Pornhub a souvent déclaré que le revenge porn n’avait pas sa place sur sa plateforme, mais la réalité des faits est comme souvent très différente. Si la firme applique effectivement une politique de tolérance zéro pour ces contenus, il est cependant très difficile de faire le tri lorsqu’on dispose d’un catalogue composé de centaines de milliers de vidéos.

Preuve en est, la semaine dernière, aux Philippines, les autorités ont été obligées de contacter directement l’entreprise canadienne pour lui demander de procéder à la suppression de plusieurs vidéos mettant en scène un couple de lycéens.

Revenge Porn

Crédits Pixabay

Les vidéos en question montraient en effet un lycéen et une lycéenne d’une école privée de la province de Cagayan en train d’avoir des rapports sexuels.

Pornhub mêlé à une affaire de revenge porn

D’après le communiqué publié par la police, l’affaire aurait commencé avec une plainte déposée par le père de l’étudiante. Une étudiante âgée de seulement dix-sept ans.

Ce dernier s’est en effet rendu au commissariat le plus proche de chez lui pour déposer plainte contre l’ex-petit ami de sa fille pour vidéo-voyeurisme, violation de la loi sur la pédo-pornographie et, en prime, violence à l’égard des femmes.

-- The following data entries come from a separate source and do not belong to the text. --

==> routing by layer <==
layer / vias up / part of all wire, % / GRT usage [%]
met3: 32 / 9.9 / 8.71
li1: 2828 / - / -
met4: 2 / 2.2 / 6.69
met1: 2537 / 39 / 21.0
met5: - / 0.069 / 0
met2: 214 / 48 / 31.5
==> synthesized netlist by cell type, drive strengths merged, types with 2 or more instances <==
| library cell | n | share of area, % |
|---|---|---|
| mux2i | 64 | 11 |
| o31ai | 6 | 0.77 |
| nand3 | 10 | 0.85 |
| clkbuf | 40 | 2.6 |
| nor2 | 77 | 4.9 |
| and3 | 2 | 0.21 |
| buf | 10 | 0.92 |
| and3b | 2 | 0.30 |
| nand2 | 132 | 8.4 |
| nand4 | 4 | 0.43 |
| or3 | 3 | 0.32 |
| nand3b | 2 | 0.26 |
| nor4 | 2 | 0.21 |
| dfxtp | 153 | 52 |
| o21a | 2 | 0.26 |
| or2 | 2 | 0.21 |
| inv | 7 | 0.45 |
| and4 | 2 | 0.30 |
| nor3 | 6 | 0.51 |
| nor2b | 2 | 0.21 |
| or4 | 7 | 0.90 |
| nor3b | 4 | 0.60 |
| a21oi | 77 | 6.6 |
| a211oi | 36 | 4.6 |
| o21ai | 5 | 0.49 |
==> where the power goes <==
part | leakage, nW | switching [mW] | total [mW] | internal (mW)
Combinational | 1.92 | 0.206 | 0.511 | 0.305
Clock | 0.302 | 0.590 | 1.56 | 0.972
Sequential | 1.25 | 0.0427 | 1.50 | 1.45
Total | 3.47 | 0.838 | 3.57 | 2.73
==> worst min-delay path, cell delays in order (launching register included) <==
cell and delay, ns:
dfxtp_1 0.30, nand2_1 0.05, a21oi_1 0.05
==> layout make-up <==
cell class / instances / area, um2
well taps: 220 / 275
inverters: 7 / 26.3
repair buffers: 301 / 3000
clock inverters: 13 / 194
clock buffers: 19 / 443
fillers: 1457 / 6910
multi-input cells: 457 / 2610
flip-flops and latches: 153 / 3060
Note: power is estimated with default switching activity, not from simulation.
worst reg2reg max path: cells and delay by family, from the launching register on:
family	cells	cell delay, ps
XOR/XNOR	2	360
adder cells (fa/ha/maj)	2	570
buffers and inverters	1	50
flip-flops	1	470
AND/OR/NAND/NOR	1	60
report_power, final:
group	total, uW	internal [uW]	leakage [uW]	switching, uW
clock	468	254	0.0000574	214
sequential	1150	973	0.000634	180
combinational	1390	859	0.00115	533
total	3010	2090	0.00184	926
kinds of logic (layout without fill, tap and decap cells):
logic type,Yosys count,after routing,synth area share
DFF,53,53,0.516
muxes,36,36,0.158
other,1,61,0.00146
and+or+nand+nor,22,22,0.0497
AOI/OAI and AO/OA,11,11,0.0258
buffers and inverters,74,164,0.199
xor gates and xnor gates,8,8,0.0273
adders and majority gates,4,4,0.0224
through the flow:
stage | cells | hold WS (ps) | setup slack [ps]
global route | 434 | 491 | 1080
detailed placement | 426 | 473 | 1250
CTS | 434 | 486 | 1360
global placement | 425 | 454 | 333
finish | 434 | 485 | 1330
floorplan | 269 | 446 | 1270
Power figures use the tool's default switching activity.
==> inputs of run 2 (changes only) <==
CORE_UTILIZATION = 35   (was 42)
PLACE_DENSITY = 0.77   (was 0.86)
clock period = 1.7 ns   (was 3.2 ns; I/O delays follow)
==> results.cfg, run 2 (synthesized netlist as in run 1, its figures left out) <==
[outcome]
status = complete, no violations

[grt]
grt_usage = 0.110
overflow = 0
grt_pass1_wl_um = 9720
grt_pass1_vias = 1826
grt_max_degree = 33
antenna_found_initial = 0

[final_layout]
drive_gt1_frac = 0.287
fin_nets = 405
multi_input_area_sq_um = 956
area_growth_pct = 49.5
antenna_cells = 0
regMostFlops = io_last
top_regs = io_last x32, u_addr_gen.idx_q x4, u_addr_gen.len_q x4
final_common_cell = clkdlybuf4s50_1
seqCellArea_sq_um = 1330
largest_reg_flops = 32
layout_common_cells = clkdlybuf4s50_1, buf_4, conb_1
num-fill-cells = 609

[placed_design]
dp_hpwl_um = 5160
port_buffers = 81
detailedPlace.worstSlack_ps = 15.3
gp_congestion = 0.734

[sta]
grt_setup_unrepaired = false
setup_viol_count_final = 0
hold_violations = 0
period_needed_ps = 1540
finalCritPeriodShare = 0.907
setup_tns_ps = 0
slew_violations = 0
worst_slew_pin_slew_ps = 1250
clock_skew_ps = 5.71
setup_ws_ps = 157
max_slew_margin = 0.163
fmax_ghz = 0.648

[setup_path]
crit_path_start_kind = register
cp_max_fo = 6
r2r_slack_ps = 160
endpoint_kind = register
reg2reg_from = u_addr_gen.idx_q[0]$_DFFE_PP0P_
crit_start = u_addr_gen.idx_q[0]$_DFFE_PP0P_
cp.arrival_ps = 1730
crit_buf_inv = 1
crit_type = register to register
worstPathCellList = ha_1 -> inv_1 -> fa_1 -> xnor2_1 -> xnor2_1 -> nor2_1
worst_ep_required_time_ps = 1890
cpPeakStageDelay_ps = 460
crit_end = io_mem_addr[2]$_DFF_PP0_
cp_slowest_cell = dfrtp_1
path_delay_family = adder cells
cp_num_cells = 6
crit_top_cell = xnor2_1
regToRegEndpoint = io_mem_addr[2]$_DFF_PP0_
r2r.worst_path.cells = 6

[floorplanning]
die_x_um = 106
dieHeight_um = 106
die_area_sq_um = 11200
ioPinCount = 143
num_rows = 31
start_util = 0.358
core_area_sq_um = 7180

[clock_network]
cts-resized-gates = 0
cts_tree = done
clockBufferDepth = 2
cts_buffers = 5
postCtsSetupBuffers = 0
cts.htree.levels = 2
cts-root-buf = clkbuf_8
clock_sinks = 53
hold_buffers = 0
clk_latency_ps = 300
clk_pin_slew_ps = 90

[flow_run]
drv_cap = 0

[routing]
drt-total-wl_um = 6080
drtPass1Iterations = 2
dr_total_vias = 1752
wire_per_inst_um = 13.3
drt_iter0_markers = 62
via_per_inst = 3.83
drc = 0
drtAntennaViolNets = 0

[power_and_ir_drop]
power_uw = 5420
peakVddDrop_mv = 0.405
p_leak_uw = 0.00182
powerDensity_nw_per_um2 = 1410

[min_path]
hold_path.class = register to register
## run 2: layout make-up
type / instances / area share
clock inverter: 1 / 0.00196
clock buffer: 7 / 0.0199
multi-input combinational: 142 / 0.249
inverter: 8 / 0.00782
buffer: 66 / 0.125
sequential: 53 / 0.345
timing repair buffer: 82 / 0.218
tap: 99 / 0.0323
### config.mk
export PLATFORM = sky130hd
export DESIGN_NAME = regfile_wr_arbiter
export DESIGN_NICKNAME = d
export VERILOG_FILES = /design/src/rtl/regfile_wr_arbiter.sv
export SDC_FILE = /design/constraint.sdc
export NUM_CORES = 1
export LEC_CHECK = 0
export CORE_MARGIN = 3
export CORE_UTILIZATION = 38
export CTS_BUF_LIST = sky130_fd_sc_hd__clkbuf_16
export DETAILED_ROUTE_END_ITERATION = 6
export PLACE_DENSITY = 0.8
export SLEW_MARGIN = 10
export SYNTH_ARGS = -nofsm -noshare
export SYNTH_HDL_FRONTEND = slang
export SYNTH_SLANG_ARGS = --single-unit
### constraint.sdc
create_clock -name clk -period 3.98 [get_ports clk]
set_clock_uncertainty 0.2 [all_clocks]
set_input_delay 0.597 -clock clk [delete_from_list [all_inputs] [get_ports clk]]
set_output_delay 0.597 -clock clk [all_outputs]
set_load 0.01 [all_outputs]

Toujours selon le communiqué, un communiqué relayé par l’Inquirer, le père aurait commencé par contacter le National Bureau of Investigation (un service de renseignement philippin, ndlr) pour faire avancer les choses. Ce dernier aurait ensuite pris contact avec Pornhub pour lui exposer les faits et demander à la plateforme de procéder à la suppression des vidéos incriminées. Cette dernière s’est bien entendu exécutée et les séquences montrant le couple ont été supprimées de son catalogue dans la foulée.

Les vidéos ont été rapidement supprimées

L’enquête, elle, est toujours en cours. Si l’on en croit les premières conclusions des enquêteurs, ce serait le petit ami de la lycéenne qui serait à l’origine de la publication de ces vidéos. Âgé de 16 ans, il risque donc de faire l’objet de poursuites.

Selon Ritchel Tesoro, l’enquêtrice principale, le lycéen risque de faire face à plusieurs chefs d’accusation. En outre, les personnes qui ont partagé ou conservé les vidéos sont aussi susceptibles de faire l’objet de poursuites.

La police philippine a d’ailleurs profité de l’occasion pour lancer une alerte sur les réseaux sociaux et rappeler les peines encourues pour la publication, transmission ou même distribution de contenus pédo-pornographiques.